“Torna-te o que
és”
Ao trabalhar o tema
“identidade” com meus alunos do ensino fundamental, deparei-me, no material
didático, com a citação de Maria Helena Pires Martins, a qual afirma que o ser
humano é o único ser que precisa aprender a ser humano.
De acordo com a autora,
o ser humano é o único ser que vem ao mundo indeterminado e precisa determinar
a si próprio. Ainda sobre a identidade há um aspecto interessante a se
trabalhar, ou seja, quem você pensa que é e quem você é na realidade. Dois
filósofos usaram uma frase interessante mostrando, desde muito tempo, o
entendimento de que o ser humano é movimento e que falar em natureza humana é
um erro. Píndaro, filósofo do século V a.C. e Nietzsche século XIX disseram:
“Torna-te o que és”. Esta pequena frase reflete uma realidade muitas vezes
constatada em consultório, de pessoas que passaram sua história acreditando ser
pessoas que não são. E algumas vezes são tão diferentes que se tornam
irreconhecíveis a si mesmas dependendo do espelho que usam para se ver.
O que você acha de você
mesmo é uma ideia, uma abstração que se forma ao longo de sua história de vida.

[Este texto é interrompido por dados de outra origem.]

==> config.mk <==
export PLATFORM = sky130hd
export DESIGN_NAME = multi_issue_select_flat
export DESIGN_NICKNAME = d
export VERILOG_FILES = /design/src/rtl/multi_issue_select_if.sv /design/src/rtl/multi_issue_select.sv /design/src/flat_wrapper.sv
export SDC_FILE = /design/constraint.sdc
export NUM_CORES = 1
export LEC_CHECK = 0
export CAP_MARGIN = 5
export CORE_MARGIN = 2
export CORE_UTILIZATION = 26
export DETAILED_ROUTE_END_ITERATION = 8
export SLEW_MARGIN = 30
export SYNTH_ARGS = -nofsm -noshare
export SYNTH_HDL_FRONTEND = slang
export SYNTH_SLANG_ARGS = --single-unit
==> constraint.sdc <==
create_clock -name clk -period 5.9 [get_ports clk]
set_input_delay 1.18 -clock clk [delete_from_list [all_inputs] [get_ports clk]]
set_output_delay 1.18 -clock clk [all_outputs]
set_load 0.02 [all_outputs]
==> src/rtl/multi_issue_select_if.sv <==
// -----------------------------------------------------------------------------
// multi_issue_select_if
//   Issue-side handshake bundle between the select block and the dispatch
//   ports: per-port valid/index/ready, the freed-slot mask and the fire count.
//
//   Signals
//     issue_valid  ISSUE_W          port p holds a granted slot
//     issue_idx    ISSUE_W*IDX_W    granted slot of port p at [p*IDX_W +: IDX_W]
//     issue_ready  ISSUE_W          execution unit on port p accepts this cycle
//     issue_fire   DEPTH            OR of one-hot slots accepted this cycle
//     issue_count  CNT_W            number of ports firing this cycle
//
//   Modports
//     master : the select block (drives valid/idx/fire/count, reads ready)
//     slave  : the dispatch side (reads valid/idx/fire/count, drives ready)
// -----------------------------------------------------------------------------
interface multi_issue_select_if #(
    parameter int DEPTH   = 8,
    parameter int IDX_W   = 3,
    parameter int ISSUE_W = 2
);
    localparam int CNT_W = $clog2(ISSUE_W + 1);

    logic [ISSUE_W-1:0]       issue_valid;
    logic [ISSUE_W*IDX_W-1:0] issue_idx;
    logic [ISSUE_W-1:0]       issue_ready;
    logic [DEPTH-1:0]         issue_fire;
    logic [CNT_W-1:0]         issue_count;

    modport master (
        output issue_valid,
        output issue_idx,
        output issue_fire,
        output issue_count,
        input  issue_ready
    );

    modport slave (
        input  issue_valid,
        input  issue_idx,
        input  issue_fire,
        input  issue_count,
        output issue_ready
    );
endinterface

==> src/rtl/multi_issue_select.sv <==
// -----------------------------------------------------------------------------
// multi_issue_select
//   Picks up to ISSUE_W ready entries per cycle from a DEPTH-slot issue queue
//   and presents them on registered dispatch ports with a valid/ready
//   handshake. Free ports are filled in ascending port order, each taking the
//   best remaining candidate, so a slot can never sit on two ports at once.
//
//   Build option
//     MULTI_ISSUE_AGE_ORDER_EN defined   : oldest-first selection through a
//                                          DEPTH x DEPTH age matrix.
//     MULTI_ISSUE_AGE_ORDER_EN undefined : lowest-index-first selection, no
//                                          age state; alloc only masks.
//
//   Ports
//     clk            in   clock, rising edge
//     rst_n          in   asynchronous active-low reset
//     alloc_valid_i  in   a slot is being filled this cycle
//     alloc_idx_i    in   slot being filled
//     req_i          in   DEPTH, slot occupied and all sources ready
//     flush_i        in   squash: drop every grant, grant nothing this cycle
//     iss_if         master modport of multi_issue_select_if
//                    (issue_valid/idx/fire/count out, issue_ready in)
// -----------------------------------------------------------------------------
module multi_issue_select #(
    parameter int DEPTH   = 8,
    parameter int IDX_W   = $clog2(DEPTH),
    parameter int ISSUE_W = 2
) (
    input  logic                 clk,
    input  logic                 rst_n,
    input  logic                 alloc_valid_i,
    input  logic [IDX_W-1:0]     alloc_idx_i,
    input  logic [DEPTH-1:0]     req_i,
    input  logic                 flush_i,
    multi_issue_select_if.master iss_if
);
    localparam int CNT_W = $clog2(ISSUE_W + 1);

    typedef struct packed {
        logic             found;
        logic [IDX_W-1:0] idx;
    } pick_t;

    // Port registers.
    logic [ISSUE_W-1:0] valid_q, valid_d;
    logic [IDX_W-1:0]   idx_q [ISSUE_W];
    logic [IDX_W-1:0]   idx_d [ISSUE_W];

    logic [ISSUE_W-1:0] fire;       // port accepted this cycle
    logic [ISSUE_W-1:0] hold_port;  // valid but stalled: keeps its slot
    logic [DEPTH-1:0]   on_port;    // slot sits in any valid port
    logic [DEPTH-1:0]   held_slots; // slot sits in a stalled port
    logic [DEPTH-1:0]   fire_slots;
    logic [DEPTH-1:0]   alloc_mask;
    logic [DEPTH-1:0]   cand;
    logic [CNT_W-1:0]   fire_cnt;

    assign fire      = valid_q & iss_if.issue_ready;
    assign hold_port = valid_q & ~iss_if.issue_ready;

    // -------------------------------------------------------------------------
    // Slot bookkeeping derived from the port registers.
    // -------------------------------------------------------------------------
    always_comb begin
        // NOTE: every signal written here gets a default first, so no path
        // through the block can leave a value unassigned and infer a latch.
        on_port    = '0;
        held_slots = '0;
        fire_slots = '0;
        fire_cnt   = '0;
        for (int p = 0; p < ISSUE_W; p++) begin
            if (valid_q[p]) begin
                on_port[idx_q[p]] = 1'b1;
            end
            if (hold_port[p]) begin
                held_slots[idx_q[p]] = 1'b1;
            end
            if (fire[p]) begin
                fire_slots[idx_q[p]] = 1'b1;
                fire_cnt             = fire_cnt + CNT_W'(1);
            end
        end
    end

    assign alloc_mask = alloc_valid_i ? (DEPTH'(1) << alloc_idx_i) : '0;

    // A slot already on a port is excluded whether it is stalled or firing:
    // a firing slot's req only drops in the following cycle.
    assign cand = req_i & ~on_port & ~alloc_mask;

`ifdef MULTI_ISSUE_AGE_ORDER_EN
    // -------------------------------------------------------------------------
    // Age matrix: age_q[i][j] = 1 means slot i is older than slot j.
    // -------------------------------------------------------------------------
    logic [DEPTH-1:0][DEPTH-1:0] age_q, age_d;

    // Allocating k makes k the youngest slot: every other slot becomes older
    // than k and k older than nobody. Rows of freed or flushed slots are left
    // stale; they are rewritten when the slot is reallocated.
    always_comb begin
        age_d = age_q;
        if (alloc_valid_i) begin
            for (int j = 0; j < DEPTH; j++) begin
                if (j != int'(alloc_idx_i)) begin
                    age_d[j][alloc_idx_i] = 1'b1;
                    age_d[alloc_idx_i][j] = 1'b0;
                end
            end
        end
    end

    always_ff @(posedge clk or negedge rst_n) begin
        // NOTE: the age matrix is real state that steers selection, so it is
        // reset explicitly rather than left as an unreset storage array.
        if (!rst_n) begin
            age_q <= '0;
        end else begin
            age_q <= age_d;
        end
    end

    // Oldest candidate: no other candidate is marked older than it. Ties can
    // only arise between never-allocated slots and resolve to the lowest index.
    function automatic pick_t pick_best(input logic [DEPTH-1:0]            c,
                                        input logic [DEPTH-1:0][DEPTH-1:0] age);
        pick_t r;
        logic  older;
        r = '0;
        for (int i = 0; i < DEPTH; i++) begin
            older = 1'b0;
            for (int j = 0; j < DEPTH; j++) begin
                if (c[j] && age[j][i]) begin
                    older = 1'b1;
                end
            end
            if (!r.found && c[i] && !older) begin
                r.found = 1'b1;
                r.idx   = IDX_W'(i);
            end
        end
        return r;
    endfunction
`else
    // Bottom-up priority: the lowest-numbered candidate wins.
    function automatic pick_t pick_best(input logic [DEPTH-1:0] c);
        pick_t r;
        r = '0;
        for (int i = 0; i < DEPTH; i++) begin
            if (!r.found && c[i]) begin
                r.found = 1'b1;
                r.idx   = IDX_W'(i);
            end
        end
        return r;
    endfunction
`endif

    // -------------------------------------------------------------------------
    // Next-state of the ports: flush > hold > load next selection.
    // -------------------------------------------------------------------------
    always_comb begin : sel_comb
        logic [DEPTH-1:0] remaining;
        pick_t            pk;
        remaining = cand;
        pk        = '0;
        valid_d   = valid_q;
        idx_d     = idx_q;
        for (int p = 0; p < ISSUE_W; p++) begin
            if (flush_i) begin
                valid_d[p] = 1'b0;
            end else if (!hold_port[p]) begin
`ifdef MULTI_ISSUE_AGE_ORDER_EN
                pk = pick_best(remaining, age_q);
`else
                pk = pick_best(remaining);
`endif
                valid_d[p] = pk.found;
                // With no candidate the index is left as is (don't-care).
                if (pk.found) begin
                    idx_d[p]            = pk.idx;
                    remaining[pk.idx]   = 1'b0;
                end
            end
        end
    end

    always_ff @(posedge clk or negedge rst_n) begin
        // NOTE: state registers use non-blocking assignments so every flop
        // samples the pre-edge values regardless of statement order.
        if (!rst_n) begin
            valid_q <= '0;
            for (int p = 0; p < ISSUE_W; p++) begin
                idx_q[p] <= '0;
            end
        end else begin
            valid_q <= valid_d;
            idx_q   <= idx_d;
        end
    end

    // -------------------------------------------------------------------------
    // Outputs.
    // -------------------------------------------------------------------------
    always_comb begin
        iss_if.issue_idx = '0;
        for (int p = 0; p < ISSUE_W; p++) begin
            iss_if.issue_idx[p*IDX_W +: IDX_W] = idx_q[p];
        end
    end

    assign iss_if.issue_valid = valid_q;
    assign iss_if.issue_fire  = fire_slots;
    assign iss_if.issue_count = fire_cnt;

    // Reallocating a slot still parked on a stalled port would corrupt the
    // entry that port is about to dispatch.
    a_alloc_not_held : assert property (
        @(posedge clk) disable iff (!rst_n)
        alloc_valid_i |-> !held_slots[alloc_idx_i]
    );

endmodule
==> src/flat_wrapper.sv <==
// flat-port wrapper written by rule: the top's interface ports become plain ports
module multi_issue_select_flat 
#(
    parameter int DEPTH   = 8,
    parameter int IDX_W   = $clog2(DEPTH),
    parameter int ISSUE_W = 2
)
  (clk, rst_n, alloc_valid_i, alloc_idx_i, req_i, flush_i, iss_if_issue_valid, iss_if_issue_idx, iss_if_issue_fire, iss_if_issue_count, iss_if_issue_ready);
  multi_issue_select_if #(.DEPTH(DEPTH), .IDX_W(IDX_W), .ISSUE_W(ISSUE_W)) iss_if_i ();
  input  logic clk;
  input  logic rst_n;
  input  logic alloc_valid_i;
  input  logic [IDX_W-1:0] alloc_idx_i;
  input  logic [DEPTH-1:0] req_i;
  input  logic flush_i;
  output wire logic [$bits(iss_if_i.issue_valid)-1:0] iss_if_issue_valid;
  output wire logic [$bits(iss_if_i.issue_idx)-1:0] iss_if_issue_idx;
  output wire logic [$bits(iss_if_i.issue_fire)-1:0] iss_if_issue_fire;
  output wire logic [$bits(iss_if_i.issue_count)-1:0] iss_if_issue_count;
  input wire logic [$bits(iss_if_i.issue_ready)-1:0] iss_if_issue_ready;
  assign iss_if_issue_valid = iss_if_i.issue_valid;
  assign iss_if_issue_idx = iss_if_i.issue_idx;
  assign iss_if_issue_fire = iss_if_i.issue_fire;
  assign iss_if_issue_count = iss_if_i.issue_count;
  assign iss_if_i.issue_ready = iss_if_issue_ready;
  multi_issue_select #(.DEPTH(DEPTH), .IDX_W(IDX_W), .ISSUE_W(ISSUE_W)) u_core (.clk(clk), .rst_n(rst_n), .alloc_valid_i(alloc_valid_i), .alloc_idx_i(alloc_idx_i), .req_i(req_i), .flush_i(flush_i), .iss_if(iss_if_i));
endmodule
==> results of run 1 <==
==> flip-flops by register name, summed over array words and instances, names as in the netlist <==
signal	count
u_core.iss_if.issue_valid	2
u_core.iss_if.issue_idx	6
==> layer usage <==
metal / vias to the layer above / GRT usage / routed length [um]
met2: 49 / 0.222 / 1580
met4: 0 / 0.0503 / 39
met3: 4 / 0.0157 / 304
li1: 651 / - / -
met1: 611 / 0.225 / 1710
met5: - / 0 / 0
==> worst max-delay path: cells and delay by family <==
kind | cells | cell delay (ns)
buffers and inverters | 2 | 1.11
AO/OA/AOI/OAI | 1 | 0.25
AND/OR/NAND/NOR | 2 | 0.30
==> cell families after synthesis <==
family,count (synthesis)
AND/OR/NAND/NOR,80
AO/OA/AOI/OAI,45
buffers and inverters,14
flip-flops,8
adder cells (fa/ha/maj),2
XOR/XNOR,1
==> cell usage after synthesis, drive strengths merged (2+ instances only) <==
cell     count
nand2        9
nand3        3
a31oi        4
inv          2
buf          6
nand4b       7
nand2b       7
o211ai       3
o22ai        8
a21oi       16
nor2        10
and4         5
o211a        2
and2         3
nand3b       3
dfrtp        8
nand4       10
nor2b        3
o32ai        2
nor4bb       3
o21ai        5
nand4bb      6
or4b         3
clkbuf       6
==> power groups by stage <==
| stage | Sequential, mW | Clock, mW | Combinational (mW) |
|---|---|---|---|
| detailed placement | 0.111 | 0 | 0.203 |
| finish | 0.111 | 0.0631 | 0.204 |
| floorplan | 0.0916 | 0 | 0.148 |
| global route | 0.116 | 0.0685 | 0.223 |
| global placement | 0.111 | 0 | 0.204 |
| CTS | 0.111 | 0.0662 | 0.204 |
==> through the flow <==
step,cells,hold slack (ns)
3_3_place_gp,224,0.764
5_1_grt,227,0.807
4_1_cts,227,0.777
2_1_floorplan,150,0.697
6_report,227,0.773
3_5_place_dp,224,0.771
==> layout make-up <==
cell class | instances | area share
Multi-Input combinational cell | 128 | 0.579
Timing Repair Buffer | 34 | 0.219
Sequential cell | 8 | 0.129
Tap cell | 52 | 0.0418
Clock buffer | 3 | 0.0265
Inverter | 2 | 0.00483
==> final timing paths <==
path,from,slack (ns),to,cells after the start
setup / recovery,iss_if_issue_ready[1],1.89,iss_if_issue_fire[0],5
hold / removal,u_core.iss_if.issue_idx[1],0.77,u_core.iss_if.issue_idx[1],1
setup reg to reg,u_core.iss_if.issue_idx[4],3.23,u_core.iss_if.issue_idx[3],7
hold reg to reg,u_core.iss_if.issue_idx[1],0.77,u_core.iss_if.issue_idx[1],1
max in group asynchronous,rst_n,4.44,u_core.iss_if.issue_idx[3],1
min in group asynchronous,rst_n,1.22,u_core.iss_if.issue_idx[1],1
==> metrics.sh, run 1 <==
DIEAREA_UM2=5060
CTS_POST_SETUP_BUFFERS_INSERTED=0
PATH_COMMON_CELL='clkdlybuf4s50_1'
DRT_FIRST_PASS_ITERS=4
NUM-NETS-FINAL=195
DESIGN.CORE.AREA_UM2=4350
POSTSYNTHCELLCOUNT=150
CRIT_FANOUT=4
POST-PLACE-WS_NS=1.88
SYNTH-SIMPLE-AREA-SHARE=0.502
TIMING.CRITICAL_PATH.ARRIVAL_NS=2.83
TIMING.CRITICAL_PATH.FROM_TYPE='primary input'
MUXSHAREOFSYNTHAREA=0
CTSHOLDBUFFERS=0
FINALCOREUTILIZATION=0.357
SYNTH.NET_COUNT=168
FINAL_LAYOUT_SIZE_SUFFIX_GT1_FRAC=0.0629
SYNTH.CELL_AREA_UM2=1170
MOSTFREQUENTLAYOUTCELL='clkdlybuf4s50_1'
INITIAL_ANTENNA_VIOLATION_COUNT=0
VDD_DROP_MAX_uV=154
YOSYS.AREA.TOP_TYPE_SHARE=0.171
POWER.STATIC_LEAKAGE_nW=0.521
PLACEMENT.IO_BUFFERS=34
FLOW.AREA_GROWTH_FROM_SYNTHESIS_PCT=32.7
POSTPLACECELLAREA_UM2=1510
CLK_NETWORK_PWR_SHARE=0.167
SETUP_VIOL=0
SWITCHING_PART_OF_THE_TOTAL_POWER=0.453
WL_PER_CELL_UM=16.0
STARTING_UTILIZATION_OF_THE_CORE_AREA=0.269
FINALWORSTPATHREQUIREDPERIOD_NS=4.01
INTERNAL_mW=0.207
LAYOUT.CELLS.MOST_COMMON_LIST='34 x clkdlybuf4s50_1, 16 x a21oi_1, 10 x nand4_1'
FINALINSTANCEAREA_UM2=1560
MAXSLEWVIOLCOUNT=0
GRT_MAX_DEGREE=16
GRT.TOTAL_USAGE=0.150
NUMBER_OF_MAXIMUM_CAPACITANCE_VIOLATIONS=0
P_TOTAL_mW=0.378
SYNTH_SEQ_AREA_SHARE=0.171
ANTENNA_CELLS_INSERTED=0
SEQ_AREA_UM2=200
YOSYS.AREA_SHARE.ADDER=0.0192
FLOORPLAN.ROWS=24
FINAL_CRITICAL_PATH_SETUP_SLACK_NS=1.89
POSTSYNTH.TOPFLOPCELL='dfrtp_1'
SYNTH_ENABLE_FLOP_CELLS=0
TIMING.FMAX_MHz=249
ANTENNA_LEFT=0
DIE_X_UM=71.2
GP_CONGESTION=0.907
VIAS=1315
DETAILED_PLACE_HPWL_MM=2.77
NETSWITCHINGPOWER_mW=0.171
LAYOUT_WORST_PATH_CYCLE_SHARE=0.680
SYNTHTOPCELLSBYAREA='dfrtp_1 17%, a21oi_1 6.8%, nand4bb_1 5.8%'
MULTIINPUTGATEAREA_UM2=901
CTSHTREEMAXLEVEL=1
DIE_H_UM=71.2
SYNTH.FF_LATCH_COUNT=8
YOSYS_WARNINGS=0
POWER.COMBINATIONAL.FRACTION=0.539
LARGEST_FAMILY_OF_LOGIC_CELLS_BY_SYNTHESIZED_AREA='simple AND/OR/NAND/NOR gates'
CP_SLOWEST_CELL='clkdlybuf4s50_1'
INSERTION_DELAY_NS=0.23
WORST_HOLD_PATH_TYPE='flop to flop'
CLOCK_PATH_BUFFERS=2
DRC=0
SYNTH_COMPOUND_AREA_FRAC=0.240
WORST-SLEW-PIN-TRANSITION_NS=0.502
POWER_PER_CELL_AREA_nW_PER_UM2=243
POSTSYNTHAREAPERCELL_UM2=7.82
CTS_ROOT_BUF='clkbuf_8'
POST_CTS_RESIZE_COUNT=0
CTS_TREE='done'
CP_CELL_INSTANCES='clkdlybuf4s50_1 -> and2_1 -> nand2b_1 -> o32ai_1 -> clkdlybuf4s50_1'
TRITONCTS_NUM_SINKS=8
CRITICALPATHCATEGORY='primary input to output port'
REQUIRED_NS=4.72
SYNTH_XOR_AREA_FRAC=0.00747
SYNTH.LARGEST_AREA_CELL='dfrtp_1'
DRT-INITIAL-DRC-COUNT=104
SLEW_HEADROOM=0.661
ROUTED_VIA_DENSITY=5.79
FILLERS=463
FIN_WORST_SKEW_NS=0.000931
GRT.OVERFLOW.TOTAL=0
OUTCOME='finished, final reports clean'
SYNTH.DISTINCT_CELLS=48
HOLD_VIOLATIONS=0
DRT-TOTAL-WL_MM=3.63
FIN_SETUP_TNS_NS=0
GRT_FIRST_PASS_WIRELENGTH_MM=6.18
WORST_PATH_LARGEST_CELL_DELAY_NS=0.65
SYNTHARSTFLOPSHARE=1.00
CLK_TRANSITION_REPORTED_PATHS_NS=0.04
PWR-SHARE-SEQ=0.294
RSZ_0062_RAISED_AFTER_GLOBAL_ROUTING='false'
WORST_SETUP_PATH_END_KIND='output port'
IOPINCOUNT=35
FIRST_GLOBAL_VIAS=1245
CTS_BUFFERS=3
Power figures use the tool's default switching activity.
==> run 2, diff against run 1 <==
==> constraint.sdc (replaced) <==
create_clock -name clk -period 4.1 [get_ports clk]
set_input_delay 0.82 -clock clk [delete_from_list [all_inputs] [get_ports clk]]
set_output_delay 0.82 -clock clk [all_outputs]
set_load 0.02 [all_outputs]
==> run 2 against run 1 <==
Effect of this change:
- core utilization is the same
- non-clock buffer count is the same
- global-route usage grew 0.52 points
- critical endpoint unchanged
- register-to-register slack lost 1.7 ns
- sequential share of layout area is the same
- largest cell class unchanged
- largest power group unchanged
- flip-flop and latch count is the same
- critical path type unchanged
- clock power grew 53%
==> metrics.sh, run 2 (same netlist as run 1, synthesis figures left out) <==
SEQ_AREA_UM2=200  # unchanged
WORST_HOLD_PATH_TYPE='flop to flop'
PLACEMENT.IO_BUFFERS=34  # unchanged
HOLD_VIOLATIONS=0  # unchanged
CTS_POST_SETUP_BUFFERS_INSERTED=0  # unchanged
INITIAL_ANTENNA_VIOLATION_COUNT=0  # unchanged
CP_SLOWEST_CELL='clkdlybuf4s50_1'
SETUP_VIOL=0  # unchanged
WL_PER_CELL_UM=16.8  # +5.1%
GRT.OVERFLOW.TOTAL=0  # unchanged
MAXSLEWVIOLCOUNT=0  # unchanged
CTSHOLDBUFFERS=0  # unchanged
FILLERS=445  # -3.9%
HOLD-PATH-CELL-COUNT=1  # unchanged
RR_STARTPOINT='u_core.iss_if.issue_idx[4]'
CRITICALPATHCATEGORY='primary input to output port'
CRIT_CELLS=5  # unchanged
GRT_MAX_DEGREE=16  # unchanged
DRT-INITIAL-DRC-COUNT=82  # -21%
TRITONCTS_NUM_SINKS=8  # unchanged
MOSTFREQUENTLAYOUTCELL='clkdlybuf4s50_1'
LAYOUT_WORST_PATH_CYCLE_SHARE=0.810
FINAL_CRITICAL_PATH_SETUP_SLACK_NS=0.780  # -1.11 ns
CRIT_FANOUT=4  # unchanged
CTS_BUFFERS=3  # unchanged
MULTIINPUTGATEAREA_UM2=901  # unchanged
WORST_PATH_LARGEST_CELL_DELAY_NS=0.65  # about the same
CP.BUFFERS_INVERTERS=2  # unchanged
DESIGN.CORE.AREA_UM2=4350  # unchanged
FIN_WORST_SKEW_NS=0.000187  # -0.000744 ns
VDD_DROP_MAX_uV=226  # +47%
POST_CTS_RESIZE_COUNT=0  # unchanged
WORST-R2R-CELL-COUNT=7  # unchanged
DRT_FIRST_PASS_ITERS=4  # unchanged
POWER_PER_CELL_AREA_nW_PER_UM2=355  # +46%
CLOCK_PATH_BUFFERS=2  # unchanged
DIE_X_UM=71.2  # unchanged
DIE_H_UM=71.2  # unchanged
FINALWORSTPATHREQUIREDPERIOD_NS=3.32
WORST-SLEW-PIN-TRANSITION_NS=0.555  # +0.0530 ns
WORST_SETUP_PATH_END_KIND='output port'
SLEW_HEADROOM=0.625  # -0.0358
DR_WL_MET2_MM=1.63  # +2.9%
CTS_ROOT_BUF='clkbuf_8'
DETAILED_PLACE_HPWL_MM=2.81  # +1.4%
OUTCOME='finished, final reports clean'
CRITPATHTOPFAMILY='buffers and inverters'
LAYOUT.CELLS.MOST_COMMON_LIST='34 x clkdlybuf4s50_1, 16 x a21oi_1, 10 x nand4_1'
VIAS=1340  # +1.9%
GP_CONGESTION=0.907  # about the same
CLK_TRANSITION_REPORTED_PATHS_NS=0.04  # about the same
DRC=0  # unchanged
TIMING.CRITICAL_PATH.ARRIVAL_NS=2.50  # -0.33 ns
IOPINCOUNT=35  # unchanged
TIMING.CRITICAL_PATH.FROM_TYPE='primary input'
RSZ_0062_RAISED_AFTER_GLOBAL_ROUTING='false'
FIRST_GLOBAL_VIAS=1241  # -0.32%
GRT_FIRST_PASS_WIRELENGTH_MM=6.35  # +2.9%
TIMING.FMAX_MHz=301
CTSHTREEMAXLEVEL=1  # unchanged
LARGEST_REG_FLOPS=6  # unchanged
CTS_TREE='done'
REQUIRED_NS=3.28  # -1.44 ns
PATH_COMMON_CELL='clkdlybuf4s50_1'
HOLD_PATH.STARTPOINT='u_core.iss_if.issue_idx[1]'
FLOW.AREA_GROWTH_FROM_SYNTHESIS_PCT=32.7  # unchanged
DIEAREA_UM2=5060  # unchanged
NUMBER_OF_MAXIMUM_CAPACITANCE_VIOLATIONS=0  # unchanged
HOLD_SLACK_NS=0.771  # -0.00176 ns
ANTENNA_CELLS_INSERTED=0  # unchanged
FIN_SETUP_TNS_NS=0  # unchanged
INSERTION_DELAY_NS=0.23  # about the same
ANTENNA_LEFT=0  # unchanged
DRT-TOTAL-WL_MM=3.82  # +5.1%
GRT.TOTAL_USAGE=0.155  # +0.00516
CP_CELL_INSTANCES='clkdlybuf4s50_1 -> and2_1 -> nand2b_1 -> o32ai_1 -> clkdlybuf4s50_1'
POST-PLACE-WS_NS=0.754  # -1.12 ns
FINAL_LAYOUT_SIZE_SUFFIX_GT1_FRAC=0.0629  # unchanged
WL_MET1_MM=1.93  # +13%
POWER.STATIC_LEAKAGE_nW=0.521  # unchanged
STARTPOINT='iss_if_issue_ready[1]'
STARTING_UTILIZATION_OF_THE_CORE_AREA=0.269  # unchanged
FLOORPLAN.ROWS=24  # unchanged
MET3ROUTEDLENGTH_UM=232  # -24%
NUM-NETS-FINAL=195  # unchanged
HIGHEST_ROUTING_LAYER_ACTUALLY_USED='met4'
ROUTED_VIA_DENSITY=5.90  # +1.9%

Essa ideia dependerá de muitos fatores, como o tempo histórico, lugar, as
circunstâncias, relações e tantos outros fatores. O ser de cada um enquanto ideia
é considerado em si mesmo como verdadeiro, uma vez que é apenas uma ideia, ou
um conceito a respeito de si mesmo. Neste conceito estão contidos o que penso,
sinto, intuo, elaboro a respeito de quem fui, sou ou serei. Este conceito é
singular, uma vez que é ou está somente comigo, não há como ser compartilhado
de forma prática por ser apenas uma ideia.
O que acontece é que
muitas vezes a ideia de quem você é não coincide com a ideia que os outros têm
de você. Assim, enquanto abstração, os concieitos que você tem de você mesmo
não tem impactos sociais, mas quando a prática diária acontece e entra em
contato com os outros, aí sim, os outros estão formando uma ideia de quem você
é. Sensorialmente, ou seja, sua presença física e prática com os outros é que dá
a estes a oportunidade de saber quem você é. E isso se dará não pelo discurso,
mas pela prática e é neste momento que podem começar os problemas, angustias,
chateações. Pois, na sua ideia você é uma pessoa e na prática outra, como isso
acontece?
Isso acontece porque
muitas vezes as abstrações, ou seja, tudo aquilo que tem em suas ideias vai
para a realidade de forma diferente. Um bom exemplo destes casos é a vez em que
se apaixonou por aquela menina da escola, pensou centenas de vezes no que ia
dizer para ela e quando tentou fazê-lo na prática ...
É bem claro que o
pensamento tem um rompimento com a prática, algumas pessoas percebem e tentam
trabalhar esta questão, mas muitas pessoas não veem que suas ideias não
coincidem com sua prática.
Essa não coincidência é
chamada em Filosofia Clínica de equivocidade, o termo equícoco é todo termo que
tem mais de uma interpretação ou não é compreendido. Quando o que a pessoa acha
dela mesma é diferente do que ela é, pode ser o caso de a pessoa ter uma
equivocidade ligada ao que ela acha de si mesma. Você pode se achar burro,
feio, fraco, pobre, solitário e isso não ser verdade, outras pessoas ao seu
redor acusarem isso e mesmo assim não mudar a sua opinião.
“Torna-te o que és” é o
anúncio de Píndaro e Nietzsche de que em muitas vezes o que proclamamos a
respeito de nós mesmos está muito longe do que somos, tanto para o bem quanto
para o mal. Assim como isso é muito importante para algumas pessoas, motivo de
terapia inclusive, para outras é algo insignificante.